Input data: Begin

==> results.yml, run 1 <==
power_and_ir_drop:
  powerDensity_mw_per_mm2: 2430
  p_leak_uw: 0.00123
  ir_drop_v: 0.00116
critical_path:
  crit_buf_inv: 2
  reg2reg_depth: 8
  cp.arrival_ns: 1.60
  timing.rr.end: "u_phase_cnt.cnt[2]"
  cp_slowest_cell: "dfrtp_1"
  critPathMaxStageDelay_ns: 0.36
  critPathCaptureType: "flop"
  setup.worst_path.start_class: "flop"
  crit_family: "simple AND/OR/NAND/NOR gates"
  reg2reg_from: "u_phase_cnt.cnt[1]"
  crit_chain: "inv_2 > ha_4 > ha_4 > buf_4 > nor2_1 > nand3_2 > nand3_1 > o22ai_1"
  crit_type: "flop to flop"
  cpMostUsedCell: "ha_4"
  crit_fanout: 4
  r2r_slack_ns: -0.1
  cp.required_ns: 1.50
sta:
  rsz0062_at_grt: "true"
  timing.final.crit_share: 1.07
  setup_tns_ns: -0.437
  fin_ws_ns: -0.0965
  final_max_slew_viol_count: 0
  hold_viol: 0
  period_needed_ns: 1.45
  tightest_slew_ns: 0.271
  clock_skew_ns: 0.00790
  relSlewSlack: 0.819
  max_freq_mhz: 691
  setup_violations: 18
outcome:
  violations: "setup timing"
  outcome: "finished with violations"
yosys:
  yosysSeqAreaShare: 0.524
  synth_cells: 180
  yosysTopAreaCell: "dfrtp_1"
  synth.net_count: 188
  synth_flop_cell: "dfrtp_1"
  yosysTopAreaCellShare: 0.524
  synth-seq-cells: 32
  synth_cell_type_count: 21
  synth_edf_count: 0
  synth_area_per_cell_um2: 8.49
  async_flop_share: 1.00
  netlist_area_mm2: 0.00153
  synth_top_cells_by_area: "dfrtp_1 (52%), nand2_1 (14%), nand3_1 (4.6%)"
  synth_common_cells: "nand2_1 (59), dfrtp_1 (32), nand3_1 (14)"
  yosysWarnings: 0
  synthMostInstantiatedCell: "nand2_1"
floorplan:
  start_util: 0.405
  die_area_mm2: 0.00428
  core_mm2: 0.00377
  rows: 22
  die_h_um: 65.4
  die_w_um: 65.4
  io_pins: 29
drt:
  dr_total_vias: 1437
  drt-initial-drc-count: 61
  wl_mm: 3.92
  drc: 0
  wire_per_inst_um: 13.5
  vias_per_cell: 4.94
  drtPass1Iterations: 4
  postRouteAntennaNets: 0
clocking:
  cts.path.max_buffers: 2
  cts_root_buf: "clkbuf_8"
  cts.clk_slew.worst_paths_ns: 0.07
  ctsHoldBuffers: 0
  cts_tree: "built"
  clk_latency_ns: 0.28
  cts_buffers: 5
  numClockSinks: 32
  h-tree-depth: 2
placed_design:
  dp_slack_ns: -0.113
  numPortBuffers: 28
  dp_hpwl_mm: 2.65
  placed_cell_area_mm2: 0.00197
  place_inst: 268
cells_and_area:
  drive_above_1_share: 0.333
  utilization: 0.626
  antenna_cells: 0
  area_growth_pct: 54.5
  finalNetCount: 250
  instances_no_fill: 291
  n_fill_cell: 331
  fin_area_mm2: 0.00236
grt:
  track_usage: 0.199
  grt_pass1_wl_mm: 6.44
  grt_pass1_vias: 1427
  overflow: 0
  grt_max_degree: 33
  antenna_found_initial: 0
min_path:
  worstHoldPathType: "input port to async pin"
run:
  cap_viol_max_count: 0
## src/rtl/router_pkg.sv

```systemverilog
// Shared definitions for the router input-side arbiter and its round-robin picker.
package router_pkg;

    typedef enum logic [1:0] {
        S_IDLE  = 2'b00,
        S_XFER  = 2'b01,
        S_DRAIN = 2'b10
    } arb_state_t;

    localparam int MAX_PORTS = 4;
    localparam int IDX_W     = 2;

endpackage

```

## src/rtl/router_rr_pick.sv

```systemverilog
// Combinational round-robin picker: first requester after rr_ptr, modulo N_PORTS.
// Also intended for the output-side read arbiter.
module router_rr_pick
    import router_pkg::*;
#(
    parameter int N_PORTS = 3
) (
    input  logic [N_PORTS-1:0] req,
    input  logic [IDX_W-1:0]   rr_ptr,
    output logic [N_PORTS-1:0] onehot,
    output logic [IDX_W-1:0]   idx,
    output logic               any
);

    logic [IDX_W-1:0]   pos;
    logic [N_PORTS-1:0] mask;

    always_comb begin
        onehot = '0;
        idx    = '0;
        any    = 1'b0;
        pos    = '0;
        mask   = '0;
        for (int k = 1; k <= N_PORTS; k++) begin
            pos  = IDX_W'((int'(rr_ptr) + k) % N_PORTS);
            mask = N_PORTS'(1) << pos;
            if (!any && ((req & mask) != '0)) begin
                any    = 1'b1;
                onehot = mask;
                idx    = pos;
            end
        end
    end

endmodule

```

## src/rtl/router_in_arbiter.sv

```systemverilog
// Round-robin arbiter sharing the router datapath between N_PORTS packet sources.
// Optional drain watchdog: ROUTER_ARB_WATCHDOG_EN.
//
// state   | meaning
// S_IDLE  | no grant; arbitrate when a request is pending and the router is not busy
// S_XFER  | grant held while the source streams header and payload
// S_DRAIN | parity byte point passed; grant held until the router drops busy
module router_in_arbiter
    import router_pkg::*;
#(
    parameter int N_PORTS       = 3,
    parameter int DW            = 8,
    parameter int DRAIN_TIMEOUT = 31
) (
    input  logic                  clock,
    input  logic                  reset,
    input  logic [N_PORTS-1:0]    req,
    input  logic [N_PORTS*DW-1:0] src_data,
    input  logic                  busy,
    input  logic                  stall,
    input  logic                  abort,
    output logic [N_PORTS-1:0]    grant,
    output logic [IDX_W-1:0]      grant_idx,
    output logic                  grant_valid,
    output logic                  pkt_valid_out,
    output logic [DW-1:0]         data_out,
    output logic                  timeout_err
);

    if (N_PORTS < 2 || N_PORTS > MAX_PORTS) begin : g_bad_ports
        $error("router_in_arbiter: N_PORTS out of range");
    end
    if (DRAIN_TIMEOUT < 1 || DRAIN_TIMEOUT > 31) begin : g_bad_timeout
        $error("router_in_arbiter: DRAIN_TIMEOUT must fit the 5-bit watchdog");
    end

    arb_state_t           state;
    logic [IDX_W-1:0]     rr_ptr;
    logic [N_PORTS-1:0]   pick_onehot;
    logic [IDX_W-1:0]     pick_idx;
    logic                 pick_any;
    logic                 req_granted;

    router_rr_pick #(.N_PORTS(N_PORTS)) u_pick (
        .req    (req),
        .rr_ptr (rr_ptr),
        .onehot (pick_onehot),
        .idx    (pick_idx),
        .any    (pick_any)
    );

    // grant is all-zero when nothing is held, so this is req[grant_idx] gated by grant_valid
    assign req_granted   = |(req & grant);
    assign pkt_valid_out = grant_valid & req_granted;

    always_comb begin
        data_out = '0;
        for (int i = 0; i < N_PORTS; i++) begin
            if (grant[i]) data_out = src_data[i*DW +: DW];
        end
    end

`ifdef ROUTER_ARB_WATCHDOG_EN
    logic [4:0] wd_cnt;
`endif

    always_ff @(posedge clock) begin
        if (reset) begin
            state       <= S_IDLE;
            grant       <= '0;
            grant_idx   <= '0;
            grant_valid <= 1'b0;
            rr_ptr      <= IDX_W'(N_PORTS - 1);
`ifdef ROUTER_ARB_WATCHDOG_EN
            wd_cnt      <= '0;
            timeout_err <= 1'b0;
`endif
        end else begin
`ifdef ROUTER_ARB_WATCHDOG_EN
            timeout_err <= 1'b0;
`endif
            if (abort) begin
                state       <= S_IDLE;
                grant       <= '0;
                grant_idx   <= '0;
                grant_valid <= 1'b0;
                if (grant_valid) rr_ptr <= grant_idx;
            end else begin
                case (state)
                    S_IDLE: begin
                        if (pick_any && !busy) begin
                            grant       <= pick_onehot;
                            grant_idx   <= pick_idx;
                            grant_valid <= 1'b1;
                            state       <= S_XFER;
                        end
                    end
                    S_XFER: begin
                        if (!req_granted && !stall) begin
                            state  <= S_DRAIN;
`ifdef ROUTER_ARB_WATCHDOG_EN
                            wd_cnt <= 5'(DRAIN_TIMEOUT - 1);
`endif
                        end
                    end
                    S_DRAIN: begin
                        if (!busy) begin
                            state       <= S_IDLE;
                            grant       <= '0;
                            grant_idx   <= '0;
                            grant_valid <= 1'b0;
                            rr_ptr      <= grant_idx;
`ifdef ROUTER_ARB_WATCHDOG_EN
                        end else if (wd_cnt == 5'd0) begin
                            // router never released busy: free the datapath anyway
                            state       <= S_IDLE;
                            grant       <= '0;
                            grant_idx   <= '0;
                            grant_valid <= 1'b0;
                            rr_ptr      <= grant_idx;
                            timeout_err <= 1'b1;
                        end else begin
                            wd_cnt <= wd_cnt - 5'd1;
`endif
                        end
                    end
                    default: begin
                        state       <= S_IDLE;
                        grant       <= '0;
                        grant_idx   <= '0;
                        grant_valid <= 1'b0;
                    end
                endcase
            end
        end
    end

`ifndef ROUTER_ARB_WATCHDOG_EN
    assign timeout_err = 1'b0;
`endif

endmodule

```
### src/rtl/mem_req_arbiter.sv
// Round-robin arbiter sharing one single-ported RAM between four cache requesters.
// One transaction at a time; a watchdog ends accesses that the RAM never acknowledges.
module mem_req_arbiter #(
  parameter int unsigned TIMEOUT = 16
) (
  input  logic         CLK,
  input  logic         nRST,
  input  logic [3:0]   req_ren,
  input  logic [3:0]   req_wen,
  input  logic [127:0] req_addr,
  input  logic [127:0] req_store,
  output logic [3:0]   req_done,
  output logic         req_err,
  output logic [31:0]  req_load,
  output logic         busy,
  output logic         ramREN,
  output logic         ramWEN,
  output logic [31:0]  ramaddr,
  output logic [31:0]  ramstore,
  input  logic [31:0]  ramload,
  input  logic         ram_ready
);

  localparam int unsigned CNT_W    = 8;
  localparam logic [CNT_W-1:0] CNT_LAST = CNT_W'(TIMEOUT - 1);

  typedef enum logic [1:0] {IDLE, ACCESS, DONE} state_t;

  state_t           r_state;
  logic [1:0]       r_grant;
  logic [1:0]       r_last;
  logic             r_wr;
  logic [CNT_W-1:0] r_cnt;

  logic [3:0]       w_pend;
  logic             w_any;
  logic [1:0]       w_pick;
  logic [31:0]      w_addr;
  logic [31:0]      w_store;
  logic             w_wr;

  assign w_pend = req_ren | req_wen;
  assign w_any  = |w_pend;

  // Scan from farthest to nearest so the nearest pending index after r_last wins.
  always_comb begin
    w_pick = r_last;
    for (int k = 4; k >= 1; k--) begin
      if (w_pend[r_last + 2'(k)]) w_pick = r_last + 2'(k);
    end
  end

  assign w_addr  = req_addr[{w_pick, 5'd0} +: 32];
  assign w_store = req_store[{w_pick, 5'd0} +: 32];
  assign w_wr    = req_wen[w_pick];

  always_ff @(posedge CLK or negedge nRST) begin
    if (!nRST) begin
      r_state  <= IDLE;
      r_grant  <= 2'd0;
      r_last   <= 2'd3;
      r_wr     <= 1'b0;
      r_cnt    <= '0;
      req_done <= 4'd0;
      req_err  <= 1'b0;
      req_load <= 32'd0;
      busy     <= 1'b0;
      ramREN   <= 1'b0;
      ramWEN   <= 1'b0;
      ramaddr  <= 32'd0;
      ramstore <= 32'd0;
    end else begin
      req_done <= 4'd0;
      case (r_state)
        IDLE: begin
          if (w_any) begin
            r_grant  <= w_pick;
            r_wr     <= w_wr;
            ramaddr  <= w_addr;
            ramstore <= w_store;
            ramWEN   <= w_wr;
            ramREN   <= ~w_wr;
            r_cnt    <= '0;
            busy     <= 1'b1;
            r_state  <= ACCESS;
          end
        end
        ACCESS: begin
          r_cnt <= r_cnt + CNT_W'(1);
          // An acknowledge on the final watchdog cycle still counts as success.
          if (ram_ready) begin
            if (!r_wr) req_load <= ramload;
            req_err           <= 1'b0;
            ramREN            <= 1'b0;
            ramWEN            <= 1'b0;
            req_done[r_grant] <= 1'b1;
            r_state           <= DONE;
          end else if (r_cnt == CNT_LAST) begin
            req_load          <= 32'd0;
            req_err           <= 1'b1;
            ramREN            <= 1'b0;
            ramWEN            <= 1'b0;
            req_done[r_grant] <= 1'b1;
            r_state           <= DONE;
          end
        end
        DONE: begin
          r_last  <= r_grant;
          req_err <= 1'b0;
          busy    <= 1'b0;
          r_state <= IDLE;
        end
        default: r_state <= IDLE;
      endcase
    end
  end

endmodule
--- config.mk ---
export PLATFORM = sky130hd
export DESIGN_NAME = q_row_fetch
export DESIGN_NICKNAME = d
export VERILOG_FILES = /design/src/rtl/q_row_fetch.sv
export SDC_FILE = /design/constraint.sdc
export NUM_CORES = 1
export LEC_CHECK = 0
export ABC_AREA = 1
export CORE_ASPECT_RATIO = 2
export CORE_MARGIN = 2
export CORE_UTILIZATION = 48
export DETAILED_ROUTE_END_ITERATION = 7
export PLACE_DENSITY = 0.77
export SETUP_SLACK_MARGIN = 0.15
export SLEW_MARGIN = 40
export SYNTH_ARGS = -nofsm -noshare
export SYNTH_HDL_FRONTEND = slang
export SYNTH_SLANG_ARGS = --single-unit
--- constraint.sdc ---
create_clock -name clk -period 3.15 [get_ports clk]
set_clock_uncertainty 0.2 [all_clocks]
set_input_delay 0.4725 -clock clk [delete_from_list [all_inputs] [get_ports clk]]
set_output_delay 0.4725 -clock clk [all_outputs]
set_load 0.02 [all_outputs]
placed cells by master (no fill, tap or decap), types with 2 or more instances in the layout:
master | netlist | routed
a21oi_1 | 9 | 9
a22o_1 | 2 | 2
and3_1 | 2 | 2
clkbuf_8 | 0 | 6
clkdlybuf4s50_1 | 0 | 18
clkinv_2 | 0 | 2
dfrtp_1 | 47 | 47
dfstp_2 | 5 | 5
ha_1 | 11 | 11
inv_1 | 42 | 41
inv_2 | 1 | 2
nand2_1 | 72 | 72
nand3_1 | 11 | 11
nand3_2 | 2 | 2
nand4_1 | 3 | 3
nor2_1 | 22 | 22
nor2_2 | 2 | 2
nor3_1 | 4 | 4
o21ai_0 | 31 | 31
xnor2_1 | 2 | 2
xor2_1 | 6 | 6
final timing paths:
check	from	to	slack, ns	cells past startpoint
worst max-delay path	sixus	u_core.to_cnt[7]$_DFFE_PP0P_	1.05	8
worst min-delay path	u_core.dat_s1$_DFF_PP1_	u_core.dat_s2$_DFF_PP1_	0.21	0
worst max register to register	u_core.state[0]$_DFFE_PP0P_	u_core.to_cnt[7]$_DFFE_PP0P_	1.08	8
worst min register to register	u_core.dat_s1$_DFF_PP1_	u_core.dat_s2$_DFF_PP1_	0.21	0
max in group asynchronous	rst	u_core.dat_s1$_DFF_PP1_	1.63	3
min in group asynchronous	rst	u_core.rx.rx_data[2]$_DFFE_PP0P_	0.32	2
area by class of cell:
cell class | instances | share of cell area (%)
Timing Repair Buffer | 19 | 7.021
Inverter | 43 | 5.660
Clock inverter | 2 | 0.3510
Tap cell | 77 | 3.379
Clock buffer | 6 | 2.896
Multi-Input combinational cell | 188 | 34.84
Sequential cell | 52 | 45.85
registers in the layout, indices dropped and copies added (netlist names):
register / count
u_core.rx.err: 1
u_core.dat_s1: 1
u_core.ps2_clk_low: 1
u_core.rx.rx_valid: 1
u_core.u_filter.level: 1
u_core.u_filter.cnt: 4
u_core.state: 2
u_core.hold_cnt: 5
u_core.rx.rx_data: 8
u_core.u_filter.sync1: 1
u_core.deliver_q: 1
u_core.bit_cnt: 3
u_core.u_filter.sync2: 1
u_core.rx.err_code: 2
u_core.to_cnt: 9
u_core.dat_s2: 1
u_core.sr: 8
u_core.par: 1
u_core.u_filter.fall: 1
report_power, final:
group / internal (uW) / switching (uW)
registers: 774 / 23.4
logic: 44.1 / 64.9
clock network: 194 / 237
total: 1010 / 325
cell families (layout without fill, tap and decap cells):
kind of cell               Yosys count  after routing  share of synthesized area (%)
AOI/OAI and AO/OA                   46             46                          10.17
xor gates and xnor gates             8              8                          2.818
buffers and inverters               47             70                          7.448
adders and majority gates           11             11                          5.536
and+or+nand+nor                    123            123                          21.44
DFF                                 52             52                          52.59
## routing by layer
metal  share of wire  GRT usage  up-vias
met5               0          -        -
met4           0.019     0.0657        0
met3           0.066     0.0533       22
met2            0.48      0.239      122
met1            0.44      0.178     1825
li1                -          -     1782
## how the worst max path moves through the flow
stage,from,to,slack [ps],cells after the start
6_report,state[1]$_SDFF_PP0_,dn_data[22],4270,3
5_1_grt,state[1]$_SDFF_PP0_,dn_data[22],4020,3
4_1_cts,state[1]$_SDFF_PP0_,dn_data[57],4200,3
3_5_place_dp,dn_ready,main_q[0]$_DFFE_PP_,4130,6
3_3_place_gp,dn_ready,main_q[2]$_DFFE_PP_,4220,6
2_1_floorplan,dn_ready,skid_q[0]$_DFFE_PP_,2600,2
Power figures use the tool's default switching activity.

Input data: End

• Work task: From the records above, copy out the line with "u_core.u_filter.sync2: 1", the line with "3_5_place_dp,dn_ready,main_q[0]$_DFFE_PP_,4130,6", and every line between them, word for word.

• Reply:
u_core.u_filter.sync2: 1
u_core.rx.err_code: 2
u_core.to_cnt: 9
u_core.dat_s2: 1
u_core.sr: 8
u_core.par: 1
u_core.u_filter.fall: 1
report_power, final:
group / internal (uW) / switching (uW)
registers: 774 / 23.4
logic: 44.1 / 64.9
clock network: 194 / 237
total: 1010 / 325
cell families (layout without fill, tap and decap cells):
kind of cell               Yosys count  after routing  share of synthesized area (%)
AOI/OAI and AO/OA                   46             46                          10.17
xor gates and xnor gates             8              8                          2.818
buffers and inverters               47             70                          7.448
adders and majority gates           11             11                          5.536
and+or+nand+nor                    123            123                          21.44
DFF                                 52             52                          52.59
## routing by layer
metal  share of wire  GRT usage  up-vias
met5               0          -        -
met4           0.019     0.0657        0
met3           0.066     0.0533       22
met2            0.48      0.239      122
met1            0.44      0.178     1825
li1                -          -     1782
## how the worst max path moves through the flow
stage,from,to,slack [ps],cells after the start
6_report,state[1]$_SDFF_PP0_,dn_data[22],4270,3
5_1_grt,state[1]$_SDFF_PP0_,dn_data[22],4020,3
4_1_cts,state[1]$_SDFF_PP0_,dn_data[57],4200,3
3_5_place_dp,dn_ready,main_q[0]$_DFFE_PP_,4130,6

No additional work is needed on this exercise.